L’Amérique meurtrie de Toni Morrison
Dans son dernier roman, la Prix Nobel de littérature nous entraîne dans un voyage à travers la ségrégation et le racisme des années 1950. Un texte court et puissant servi par une prose poétique ramassée.
Rosa Parks : une place assise… pour rester debout
Le 1er décembre 1955, Rosa Parks refusait de céder sa place à un passager blanc, dans le bus numéro 2857 de Montgomery, en Alabama, aux États-Unis. Sans le savoir, elle allait être l’un des principaux déclencheurs d’une marche pour les droits civiques des Africains-Américains qui allait changer le visage des États-Unis. Retour, soixante ans plus tard, sur un moment d’histoire et sur ses conséquences.

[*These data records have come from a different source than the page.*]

## src/hdl/odo_macros.svh

```systemverilog
`ifndef ODO_MACROS_SVH
`define ODO_MACROS_SVH

// ======================================================================
// speed path
// ======================================================================
`define ODO_CHANNELS      4
`define ODO_SPEED_W       16
// short window for simulation, a real build uses a much longer one
`define ODO_WINDOW_CYCLES 200
`define ODO_CREDITS       4

// ======================================================================
// beacon path
// ======================================================================
`define BCN_POS_W         16
// gaps shorter than this many laser edges are glitches
`define BCN_GAP_EDGES     20

`endif

```

## src/hdl/odoPkg.sv

```systemverilog
`include "odo_macros.svh"

package odoPkg;

	typedef logic [`ODO_SPEED_W-1:0] speed_t;   // speed or edge count
	typedef logic [1:0]              chanIdx_t;
	typedef logic [`BCN_POS_W-1:0]   bcnPos_t;  // turret position in laser edges

	typedef enum logic
	{
		dirReverse = 1'b0,
		dirForward = 1'b1   // B high on rising A
	} encDir_e;

	typedef enum logic [1:0]
	{
		bcnWait,
		bcnReception,
		bcnGap
	} bcnState_e;

endpackage

```

## src/hdl/encoderSampler.sv

```systemverilog
`include "odo_macros.svh"

module encoderSampler import odoPkg::*;
(
	input  logic                     CLOCK_50,
	input  logic                     reset,
	input  logic [`ODO_CHANNELS-1:0] encA,
	input  logic [`ODO_CHANNELS-1:0] encB,
	input  logic                     laserA,
	input  logic                     laserSync,
	input  logic                     laserSign,
	output logic [`ODO_CHANNELS-1:0] edgeA,
	output logic [`ODO_CHANNELS-1:0] edgeB,
	output logic [`ODO_CHANNELS-1:0] levelB,
	output logic                     laserEdge,
	output logic                     syncEdge,
	output logic                     signLevel
);

	localparam int Chans = `ODO_CHANNELS;
	localparam int InW   = 2 * Chans + 3;

	logic [InW-1:0] rawIn;
	logic [InW-1:0] metaIn;   // first stage, may be metastable
	logic [InW-1:0] syncIn;
	logic [InW-1:0] prevIn;
	logic [InW-1:0] riseIn;

	// all asynchronous inputs in one vector
	assign rawIn = {laserSign, laserSync, laserA, encB, encA};

	always_ff @(posedge CLOCK_50, posedge reset)
	begin
		if (reset)
		begin
			metaIn <= '0;
			syncIn <= '0;
			prevIn <= '0;
		end
		else
		begin
			metaIn <= rawIn;
			syncIn <= metaIn;
			prevIn <= syncIn;
		end
	end

	assign riseIn = syncIn & ~prevIn;

	assign edgeA     = riseIn[Chans-1:0];
	assign edgeB     = riseIn[2*Chans-1:Chans];
	assign levelB    = syncIn[2*Chans-1:Chans];   // same depth as the edge pulses
	assign laserEdge = riseIn[2*Chans];
	assign syncEdge  = riseIn[2*Chans+1];
	assign signLevel = syncIn[2*Chans+2];

endmodule

```

## src/hdl/speedChannel.sv

```systemverilog
`include "odo_macros.svh"

module speedChannel import odoPkg::*;
(
	input  logic    CLOCK_50,
	input  logic    reset,
	input  logic    edgeA,
	input  logic    edgeB,
	input  logic    levelB,
	input  logic    windowEnd,
	input  logic    take,
	output logic    pending,
	output speed_t  speed,
	output encDir_e dir,
	output logic    overrunHit
);

	speed_t                countA;
	speed_t                countB;
	encDir_e               dirNow;
	logic [`ODO_SPEED_W:0] edgeSum;   // one extra bit so the sum cannot wrap

	assign edgeSum = {1'b0, countA} + {1'b0, countB};

	// result still unread when the next one lands
	assign overrunHit = windowEnd & pending & ~take;

	always_ff @(posedge CLOCK_50, posedge reset)
	begin
		if (reset)
		begin
			countA <= '0;
			countB <= '0;
			dirNow <= dirForward;
		end
		else
		begin
			if (windowEnd)
			begin
				// an edge in the boundary cycle belongs to the new window
				countA <= speed_t'(edgeA);
				countB <= speed_t'(edgeB);
			end
			else
			begin
				countA <= countA + speed_t'(edgeA);
				countB <= countB + speed_t'(edgeB);
			end
			if (edgeA)
				dirNow <= levelB ? dirForward : dirReverse;
		end
	end

	always_ff @(posedge CLOCK_50, posedge reset)
	begin
		if (reset)
			pending <= 1'b0;
		else if (windowEnd)
			pending <= 1'b1;   // wins over take, new result waits
		else if (take)
			pending <= 1'b0;
	end

	always_ff @(posedge CLOCK_50)
	begin
		if (windowEnd)
		begin
			speed <= edgeSum[`ODO_SPEED_W:1];   // average of A and B counts
			dir   <= dirNow;
		end
	end

endmodule

```

## src/hdl/reportArbiter.sv

```systemverilog
`include "odo_macros.svh"

module reportArbiter import odoPkg::*;
(
	input  logic                     CLOCK_50,
	input  logic                     reset,
	input  logic [`ODO_CHANNELS-1:0] pending,
	input  speed_t                   speed [`ODO_CHANNELS],
	input  encDir_e                  dir [`ODO_CHANNELS],
	input  logic [`ODO_CHANNELS-1:0] overrunHit,
	input  logic                     creditReturn,
	output logic                     windowEnd,
	output logic [`ODO_CHANNELS-1:0] take,
	output logic                     reportValid,
	output chanIdx_t                 reportChannel,
	output speed_t                   reportSpeed,
	output encDir_e                  reportDir,
	output logic                     overrun
);

	localparam int Chans = `ODO_CHANNELS;
	localparam int WinW  = $clog2(`ODO_WINDOW_CYCLES);
	localparam int CredW = $clog2(`ODO_CREDITS + 1);

	logic [WinW-1:0]  winCount;
	logic [CredW-1:0] creditCount;
	chanIdx_t         pick;

	// ======================================================================
	// measurement window
	// ======================================================================
	assign windowEnd = (winCount == WinW'(`ODO_WINDOW_CYCLES - 1));

	always_ff @(posedge CLOCK_50, posedge reset)
	begin
		if (reset)
			winCount <= '0;
		else if (windowEnd)
			winCount <= '0;
		else
			winCount <= winCount + 1'b1;
	end

	// ======================================================================
	// report selection
	// ======================================================================
	always_comb
	begin
		pick = '0;
		for (int i = Chans - 1; i >= 0; i--)   // last hit is the lowest index
			if (pending[i])
				pick = chanIdx_t'(i);
	end

	assign reportValid   = (creditCount != '0) & (|pending);
	assign take          = reportValid ? (Chans'(1) << pick) : '0;
	assign reportChannel = pick;
	assign reportSpeed   = speed[pick];
	assign reportDir     = dir[pick];

	// ======================================================================
	// credits and overrun
	// ======================================================================
	always_ff @(posedge CLOCK_50, posedge reset)
	begin
		if (reset)
			creditCount <= CredW'(`ODO_CREDITS);
		else if (reportValid && !creditReturn)
			creditCount <= creditCount - 1'b1;
		else if (!reportValid && creditReturn)
			creditCount <= creditCount + 1'b1;
	end

	always_ff @(posedge CLOCK_50, posedge reset)
	begin
		if (reset)
			overrun <= 1'b0;
		else if (|overrunHit)
			overrun <= 1'b1;   // sticky until reset
	end

endmodule

```

## src/hdl/beaconTracker.sv

```systemverilog
`include "odo_macros.svh"

module beaconTracker import odoPkg::*;
(
	input  logic    CLOCK_50,
	input  logic    reset,
	input  logic    laserEdge,
	input  logic    syncEdge,
	input  logic    signLevel,
	output logic    beaconValid,
	output bcnPos_t beaconStart,
	output bcnPos_t beaconEnd
);

	localparam int GapW = $clog2(`BCN_GAP_EDGES + 1);

	bcnState_e       state;
	bcnPos_t         position;
	bcnPos_t         candEnd;   // end of reception if the gap holds
	logic [GapW-1:0] gapCount;
	logic            gapDone;

	assign gapDone = (state == bcnGap) && !signLevel
		&& (gapCount == GapW'(`BCN_GAP_EDGES));

	// turret position, zero at the sync mark
	always_ff @(posedge CLOCK_50, posedge reset)
	begin
		if (reset)
			position <= '0;
		else if (syncEdge)
			position <= '0;
		else if (laserEdge)
			position <= position + 1'b1;
	end

	always_ff @(posedge CLOCK_50, posedge reset)
	begin
		if (reset)
		begin
			state       <= bcnWait;
			gapCount    <= '0;
			beaconValid <= 1'b0;
		end
		else
		begin
			beaconValid <= 1'b0;
			case (state)
				bcnWait:
					if (signLevel)
						state <= bcnReception;
				bcnReception:
					if (!signLevel)
					begin
						state    <= bcnGap;
						gapCount <= '0;
					end
				bcnGap:
					if (signLevel)
						state <= bcnReception;   // short dropout, same beacon
					else if (gapDone)
					begin
						beaconValid <= 1'b1;
						state       <= bcnWait;
					end
					else if (laserEdge)
						gapCount <= gapCount + 1'b1;
				default:
					state <= bcnWait;
			endcase
		end
	end

	// positions captured along the reception
	always_ff @(posedge CLOCK_50)
	begin
		if (state == bcnWait && signLevel)
			beaconStart <= position;
		if (state == bcnReception && !signLevel)
			candEnd <= position;
		if (gapDone)
			beaconEnd <= candEnd;
	end

endmodule

```

## src/hdl/odometryTop.sv

```systemverilog
`include "odo_macros.svh"

module odometryTop import odoPkg::*;
(
	input  logic                     CLOCK_50,
	input  logic                     reset,
	input  logic [`ODO_CHANNELS-1:0] encA,
	input  logic [`ODO_CHANNELS-1:0] encB,
	input  logic                     laserA,
	input  logic                     laserSync,
	input  logic                     laserSign,
	input  logic                     creditReturn,
	output logic                     reportValid,
	output chanIdx_t                 reportChannel,
	output speed_t                   reportSpeed,
	output encDir_e                  reportDir,
	output logic                     overrun,
	output logic                     beaconValid,
	output bcnPos_t                  beaconStart,
	output bcnPos_t                  beaconEnd
);

	logic [`ODO_CHANNELS-1:0] edgeA;
	logic [`ODO_CHANNELS-1:0] edgeB;
	logic [`ODO_CHANNELS-1:0] levelB;
	logic [`ODO_CHANNELS-1:0] take;
	logic [`ODO_CHANNELS-1:0] pending;
	logic [`ODO_CHANNELS-1:0] overrunHit;
	speed_t                   chanSpeed [`ODO_CHANNELS];
	encDir_e                  chanDir [`ODO_CHANNELS];
	logic                     windowEnd;
	logic                     laserEdge;
	logic                     syncEdge;
	logic                     signLevel;

	encoderSampler i_sampler
	(
		.CLOCK_50  (CLOCK_50),
		.reset     (reset),
		.encA      (encA),
		.encB      (encB),
		.laserA    (laserA),
		.laserSync (laserSync),
		.laserSign (laserSign),
		.edgeA     (edgeA),
		.edgeB     (edgeB),
		.levelB    (levelB),
		.laserEdge (laserEdge),
		.syncEdge  (syncEdge),
		.signLevel (signLevel)
	);

	// propulsion left/right, then odometer left/right
	for (genvar g = 0; g < `ODO_CHANNELS; g++)
	begin : gChan
		speedChannel i_chan
		(
			.CLOCK_50   (CLOCK_50),
			.reset      (reset),
			.edgeA      (edgeA[g]),
			.edgeB      (edgeB[g]),
			.levelB     (levelB[g]),
			.windowEnd  (windowEnd),
			.take       (take[g]),
			.pending    (pending[g]),
			.speed      (chanSpeed[g]),
			.dir        (chanDir[g]),
			.overrunHit (overrunHit[g])
		);
	end

	reportArbiter i_arbiter
	(
		.CLOCK_50      (CLOCK_50),
		.reset         (reset),
		.pending       (pending),
		.speed         (chanSpeed),
		.dir           (chanDir),
		.overrunHit    (overrunHit),
		.creditReturn  (creditReturn),
		.windowEnd     (windowEnd),
		.take          (take),
		.reportValid   (reportValid),
		.reportChannel (reportChannel),
		.reportSpeed   (reportSpeed),
		.reportDir     (reportDir),
		.overrun       (overrun)
	);

	beaconTracker i_beacon
	(
		.CLOCK_50    (CLOCK_50),
		.reset       (reset),
		.laserEdge   (laserEdge),
		.syncEdge    (syncEdge),
		.signLevel   (signLevel),
		.beaconValid (beaconValid),
		.beaconStart (beaconStart),
		.beaconEnd   (beaconEnd)
	);

endmodule

```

Noir, blanc. Comme une phrase jetée à la va-vite sur une feuille blanche. Comme un homme s’enfuyant dans la neige pour échapper à ses démons. Ainsi commence le nouveau – et superbe – roman de l’Africaine-Américaine Toni Morrison, Home. « Un clair de lune dément, assorti à sa frénésie désespérée, faisait le travail d’étoiles absentes en éclairant ses épaules voûtées et les empreintes de ses pas dans la neige », écrit-elle. Le personnage qui s’enfuit d’un hôpital psychiatrique s’appelle Frank Money. C’est un vétéran de la guerre de Corée, tout à fait conscient de l’ironie qu’il y a à s’appeler Money quand on n’a pas un dollar en poche. Sa course éperdue obéit à une injonction qui ne lui laisse aucune échappatoire : « La visualisation d’une feuille de papier vierge orienta son esprit vers la lettre qu’il avait reçue – celle qui lui avait serré la gorge : "Venez vite. Elle mourra si vous tardez." » La femme dont il s’agit, c’est sa soeur Ycidra, la petite et fragile « Cee » qu’il a toujours protégée, aujourd’hui employée par un étrange docteur, en Géorgie…
Parabole
Poussé par l’amour puissant et pur qu’il voue à sa soeur, Frank Money se lance à corps perdu dans un voyage à travers une Amérique de la ségrégation où le Blanc et le Noir ne partagent jamais le même banc… Maître de la suggestion, ennemie déclarée des affirmations manichéennes, la Prix Nobel de littérature (1993) décrit le racisme ordinaire de l’intérieur. Mieux : elle le donne à sentir jusqu’au frisson d’horreur. Elle qui est née en 1931 s’est beaucoup documentée sur la période qu’elle décrit, les années 1950, mais elle l’a aussi vécue. Elle se souvient avec acuité du visage grimaçant qu’arboraient les États-Unis de l’époque. Âgée de 17 ans, étudiante, elle garde en mémoire le souvenir d’une tournée avec sa troupe de théâtre dans le Sud… et des difficultés qu’il y avait pour trouver un simple logement. Comme son personnage, elle pouvait alors compter sur l’aide et la générosité des paroissiens des églises noires. Frank, lui, reçoit le soutien d’un révérend : « Il recopia dans le guide de Green des adresses et des noms d’immeubles avec chambres à louer où on ne le refoulerait pas. » Toni Morrison rappelle au passage l’existence de ce « guide du routard » conçu spécifiquement pour les Noirs (The Negro Motorist Green Book, devenu plus tard The Negro Travelers’ Green Book), édité de 1936 à 1964 par un employé de poste de Harlem joliment nommé Victor Hugo Green.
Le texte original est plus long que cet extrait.